Zero Orbit (work in progress)
plastic, wood, C++, motor, cassette recorders, speakers, opera music
2013
Zero Orbit is a kinetic, sonic sculpture inspired by J. G. Ballard's short story "Singing Statues". In Ballard's world of Vermillion Sands, artists harvest singing helixes from the desert to build generative sound sculptures that react to the viewer/listener. Zero Orbit contains four cassette recorders loaded with endless tapes containing music samples. A computer program tells the cassette recorders to randomly toggle between recording and playback so that the sound composition evolves and incorporates new sounds from its environment. When not recording, its wings fan open and closed along with the music.
Wing Mechanism for Zero Orbit
2013

Wing Mechanism for Zero Orbit
2013

Wing Mechanism for Zero Orbit
2013

Render of Wing Mechanism for Zero Orbit
2013

Concept Sketch of Zero Orbit
2013
Excerpts from "Singing Statues" by J. G. Ballard (1962)

"As he knew only too well, sonic sculpture was now nearing the apogee of its abstract phase; twelve-tone blips and zooms were all that most statues emitted. No purely representational sound, responding to Lunora, for example, with a Mozart rondo or (better) a Webern quartet, had been built for ten years."

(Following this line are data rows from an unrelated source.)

## config.mk

```make
export PLATFORM = sky130hd
export DESIGN_NAME = irq_ack_chain
export DESIGN_NICKNAME = d
export VERILOG_FILES = /design/src/rtl/irq_ack_pkg.sv /design/src/rtl/ack_slot_cell.sv /design/src/rtl/ack_priority_chain.sv /design/src/rtl/ack_result_reg.sv /design/src/rtl/irq_ack_chain.sv
export SDC_FILE = /design/constraint.sdc
export NUM_CORES = 1
export LEC_CHECK = 0
export ABC_AREA = 1
export BUFFER_PORTS_ARGS = -buffer_cell sky130_fd_sc_hd__buf_2
export CELL_PAD_IN_SITES_DETAIL_PLACEMENT = 0
export CELL_PAD_IN_SITES_GLOBAL_PLACEMENT = 1
export CORE_ASPECT_RATIO = 1.4
export CORE_MARGIN = 10
export CORE_UTILIZATION = 21
export CTS_CLUSTER_SIZE = 28
export DETAILED_ROUTE_END_ITERATION = 16
export PLACE_DENSITY = 0.76
export REMOVE_ABC_BUFFERS = 1
export SETUP_SLACK_MARGIN = 0.15
export SLEW_MARGIN = 20
export SYNTH_ARGS = -nofsm -noshare
export SYNTH_HDL_FRONTEND = slang
export SYNTH_SLANG_ARGS = --single-unit
export TNS_END_PERCENT = 5
```

## constraint.sdc

```tcl
create_clock -name clk -period 1.2 [get_ports clk]
set_clock_uncertainty 0.2 [all_clocks]
set_input_delay 0.12 -clock clk [delete_from_list [all_inputs] [get_ports clk]]
set_output_delay 0.12 -clock clk [all_outputs]
set_load 0.01 [all_outputs]
```

## src/rtl/irq_ack_pkg.sv

```systemverilog
// Package: shared sizing defaults for the interrupt acknowledge chain.
// Assumes slot 0 is electrically nearest the processor.
package irq_ack_pkg;
    localparam int DEF_SLOTS  = 8;
    localparam int DEF_CODE_W = 6;
    localparam int DEF_DATA_W = 16;
endpackage

```

## src/rtl/ack_slot_cell.sv

```systemverilog
// One link of the priority ripple. A slot claims the token when it holds
// the token, is waiting, and is not disabled. It passes the token on only
// when it does not claim it. Its code is gated onto the shared result
// only when the slot claims the token.
module ack_slot_cell #(
    parameter int CODE_W = 6
) (
    input  logic              pri_in,
    input  logic              wait_req,
    input  logic              dis_flag,
    input  logic [CODE_W-1:0] dev_code,
    output logic              pri_out,
    output logic              grant,
    output logic [CODE_W-1:0] gated_code
);
    logic eligible;

    // Decide the claim and forward the token to the next slot.
    always_comb begin
        eligible   = wait_req & ~dis_flag;
        grant      = pri_in & eligible;
        pri_out    = pri_in & ~eligible;
        gated_code = grant ? dev_code : '0;
    end
endmodule

```

## src/rtl/ack_priority_chain.sv

```systemverilog
// Builds the chain of slot cells in physical order and ORs the gated
// codes together. At most one cell is granted, so the OR forms a clean
// select. Assumes the inputs are stable for the acknowledge cycle.
module ack_priority_chain #(
    parameter int SLOTS  = 8,
    parameter int CODE_W = 6
) (
    input  logic                    clk,
    input  logic                    rst_n,
    input  logic [SLOTS-1:0]        wait_req,
    input  logic [SLOTS-1:0]        dis_flag,
    input  logic [SLOTS*CODE_W-1:0] code_bus,
    output logic [SLOTS-1:0]        grant_vec,
    output logic                    any_hit,
    output logic [CODE_W-1:0]       win_code
);
    logic [SLOTS:0]        token;
    logic [CODE_W-1:0]     gated [SLOTS];
    logic [CODE_W-1:0]     acc   [SLOTS+1];

    assign token[0] = 1'b1;
    assign acc[0]   = '0;

    for (genvar s = 0; s < SLOTS; s++) begin : g_slot
        ack_slot_cell #(.CODE_W(CODE_W)) i_cell (
            .pri_in     (token[s]),
            .wait_req   (wait_req[s]),
            .dis_flag   (dis_flag[s]),
            .dev_code   (code_bus[s*CODE_W +: CODE_W]),
            .pri_out    (token[s+1]),
            .grant      (grant_vec[s]),
            .gated_code (gated[s])
        );
        // Accumulate the gated code of this slot into the running OR.
        always_comb acc[s+1] = acc[s] | gated[s];
    end

    // Expose the final result and whether any slot claimed the token.
    always_comb begin
        win_code = acc[SLOTS];
        any_hit  = ~token[SLOTS];
    end

    assert_one_grant_R7: assert property (@(posedge clk) disable iff (!rst_n)
        $onehot0(grant_vec));
    assert_grant_when_pending_R7: assert property (@(posedge clk) disable iff (!rst_n)
        (|(wait_req & ~dis_flag)) |-> (|grant_vec));
    assert_no_masked_grant_R3: assert property (@(posedge clk) disable iff (!rst_n)
        (grant_vec & dis_flag) == '0);
endmodule

```

## src/rtl/ack_result_reg.sv

```systemverilog
// Holds the acknowledge result word. It loads the zero-extended winning
// code when acknowledge is high and keeps its value otherwise. Assumes
// DATA_W >= CODE_W.
module ack_result_reg #(
    parameter int CODE_W = 6,
    parameter int DATA_W = 16
) (
    input  logic              clk,
    input  logic              rst_n,
    input  logic              ack,
    input  logic              hit,
    input  logic [CODE_W-1:0] code,
    output logic [DATA_W-1:0] data_q
);
    localparam int PAD_W = DATA_W - CODE_W;

    // Capture the result on acknowledge, clear on reset.
    always_ff @(posedge clk) begin
        if (!rst_n)
            data_q <= '0;
        else if (ack)
            data_q <= {{PAD_W{1'b0}}, code};
    end

    assert_hold_without_ack_R5: assert property (@(posedge clk) disable iff (!rst_n)
        !ack |=> $stable(data_q));
    assert_empty_reads_zero_R4: assert property (@(posedge clk) disable iff (!rst_n)
        (ack && !hit) |=> (data_q == '0));
    assert_load_winner_R5: assert property (@(posedge clk) disable iff (!rst_n)
        (ack && hit) |=> (data_q[CODE_W-1:0] == $past(code)));
endmodule

```

## src/rtl/irq_ack_chain.sv

```systemverilog
// Top of the interrupt acknowledge priority chain. It resolves the nearest
// waiting, enabled slot and registers its code for the acknowledge reader.
// Assumes a synchronous active-low reset and strapped device codes.
module irq_ack_chain
    import irq_ack_pkg::*;
#(
    parameter int SLOTS  = DEF_SLOTS,
    parameter int CODE_W = DEF_CODE_W,
    parameter int DATA_W = DEF_DATA_W
) (
    input  logic                    clk,
    input  logic                    rst_n,
    input  logic                    ack_i,
    input  logic [SLOTS-1:0]        wait_i,
    input  logic [SLOTS-1:0]        disable_i,
    input  logic [SLOTS*CODE_W-1:0] code_i,
    output logic [DATA_W-1:0]       data_o
);
    logic [SLOTS-1:0]  grant_vec;
    logic              any_hit;
    logic [CODE_W-1:0] win_code;

    ack_priority_chain #(.SLOTS(SLOTS), .CODE_W(CODE_W)) i_chain (
        .clk       (clk),
        .rst_n     (rst_n),
        .wait_req  (wait_i),
        .dis_flag  (disable_i),
        .code_bus  (code_i),
        .grant_vec (grant_vec),
        .any_hit   (any_hit),
        .win_code  (win_code)
    );

    ack_result_reg #(.CODE_W(CODE_W), .DATA_W(DATA_W)) i_result (
        .clk    (clk),
        .rst_n  (rst_n),
        .ack    (ack_i),
        .hit    (any_hit),
        .code   (win_code),
        .data_q (data_o)
    );

    assert_nearest_wins_R2: assert property (@(posedge clk) disable iff (!rst_n)
        (ack_i && wait_i[0] && !disable_i[0]) |=> (data_o[CODE_W-1:0] == $past(code_i[CODE_W-1:0])));
    assert_upper_zero_R6: assert property (@(posedge clk) disable iff (!rst_n)
        data_o[DATA_W-1:CODE_W] == '0);
    assert_reset_clears_R1: assert property (@(posedge clk)
        !rst_n |=> (data_o == '0));
endmodule

```

==> flow_summary.ini <==
[pwr]
power_density_nw_per_um2 = 638
power_mw = 1.00
peakVddDrop_v = 0.000588
p_leak_nw = 0.909

[detailed_routing]
drcViolationCount = 0
routedWlPerCell_um = 13.0
vias = 1305
firstDrtPassIters = 4
postRouteWirelength_um = 4110
drtIter0Drc = 44
ant_nets = 0
routed_via_density = 4.13

[die]
dieArea_sq_um = 7790
die_x_um = 77.5
coreArea_sq_um = 4500
io_pins = 83
initial_utilization = 0.216
die_y_um = 101
core.rowCount = 29

[hold_path]
hold_path_depth = 5
hp-class = in2reg

[yosys]
ys_seq_area_frac = 0.124
ys_seq_elements = 6
synth_area_leaders = nand3_1, nor2_1, inv_1
yosysMostFrequentCell = nor2_1
yosysUniqueCellTypes = 19
synth_edf_count = 0
yosysTopAreaCell = nand3_1
avgSynthCellArea_sq_um = 5.62
netlist_area_sq_um = 972
netlist_instances = 173
synth_top_area_frac = 0.154
async_flop_share = 0
dominantRegCellSynth = dfxtp_1
yosysWarnings = 0
ys_top_cells_by_count = nor2_1, inv_1, nand3_1, nand2_1, nand4_1

[setup_path]
end_kind = flop
crit_type = in2reg
cp_max_fo = 8
startpoint_type = primary input
arrival_ns = 1.17
cp.required_ns = 1.17
r2r.worst_path.cells = 4

[cells_and_area]
final-seq-area_sq_um = 120
area_delta_synth_final_pct = 61.4
largest_register = i_result.data_q
final_area_sq_um = 1570
antenna_cells = 0
stdcell_count = 316
largest_reg_flops = 6
fill_cells = 551
multi_input_area_sq_um = 704
reg_top3 = i_result.data_q x6
drive_gt1_frac = 0.437
nets = 323

[grt]
grt_pass1_vias = 1397
antenna_found_initial = 0
grt_overflow = 0
grt_pass1_wl_um = 6220
grt_max_degree = 13
grt.total_usage = 0.0989

[cts]
htreeDepth = 1
cts_made_buffers = 3
clock-sinks = 6
cts_hold_buf = 0
cts_root_buf = clkbuf_8
cts_tree = yes
cts_buffer_depth = 2
insertion_delay_ns = 0.22
clk_pin_slew_ns = 0.04

[run_status]
failed_checks = setup timing
status = finished with violations

[timing]
slew_violations = 0
min_period_over_period = 1.00
fin_crit_ns = 1.20
fmax_mhz = 831
setup_ws_ns = -0.00301
hold_viol = 0
setup_viol = 2
rsz0062_at_grt = true

[placed_design]
dp_cells = 309
placed_cell_area_sq_um = 1390
portBuffers = 72
post-place-ws_ns = -0.350
place.gp.congestion = 0.823
dpl.hpwl_um = 3450

[run]
cap_violations = 0
## what timing repair did
item                       in CTS  in global routing
pin swaps                      20                 16
setup buffers                   2                  1
gates resized for setup        21                  8
cloned                          1                  0
setup endpoints to repair       6                  7
hold endpoints to repair        0                  0
## metal layers
metal,vias to the layer above,track usage,wire (um)
li1,697,-,-
met1,553,0.0984,1580
met2,49,0.185,2190
met3,6,0.0348,275
met4,0,0.0338,61
met5,-,0,0
## metrics by stage
stage               TNS [ns]  hold slack, ns   util
floorplan             -0.769           0.125      -
global placement       -1.78           0.269  0.309
detailed placement     -1.93           0.269  0.309
CTS                 -0.00464          0.0351  0.340
global route          -0.358          0.0738  0.349
finish              -0.00375          0.0395  0.349
## logic make-up (layout without fill, tap and decap cells)
family | Yosys count | count (layout) | synth area share
buf+inv | 50 | 121 | 0.250
other cells | 1 | 10 | 0.00386
simple gates | 116 | 117 | 0.623
flops | 6 | 6 | 0.124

"Immediately the statue came to life. About twelve feet high, it was shaped like an enormous metal totem topped by two heraldic wings. The microphones in the wing-tips were powerful enough to pick up respiratory noises at a distance of twenty feet. There were four people well within focus, and the statue began to emit a series of low rhythmic pulses."

"The statue was only equipped to play back a simple sequence of chord variations on the sonic profile in focus."

"Knowing that Lunora would soon realize that the statue's repertory was too limited for her, I picked up the hand-mike used for testing the circuits and on the spur of the moment began to croon the refrain from Creole Love Call. Reinterpreted by the sonic cores, and then relayed through the loudspeakers, the lulling rise and fall was pleasantly soothing, the electronic overtones disguising my voice and amplifying the tremors of emotion as I screwed up my courage."

"Unobserved, I slipped my hand into the tool-bag and drew out a tape spool. Clipping it into the player deck, I switched on the table. The statue vibrated slightly, and a low melodious chant murmured out into the still air."

"I would gladly call once a day and feed in every aria from Figaro to Moses and Aaron."

"At last I recorded the final tape, for the first time in my own voice. Briefly I described the whole sequence of imposture..."

"Then, lying in a hollow below the ridge, I found the source. Half-buried under the sand like the skeleton of an extinct bird were twenty or thirty pieces of metal, the dismembered trunk and wings of my statue. Many of the pieces had taken root again and were emitting a thin haunted sound, disconnected fragments of the testament to Lunora Goalen I had dropped on her terrace."

"As I walked down the slope, the white sand poured into my footprints like a succession of occluding hourglasses. The sounds of my voice whined faintly through the metal gardens like a forgotten lover whispering over a dead harp."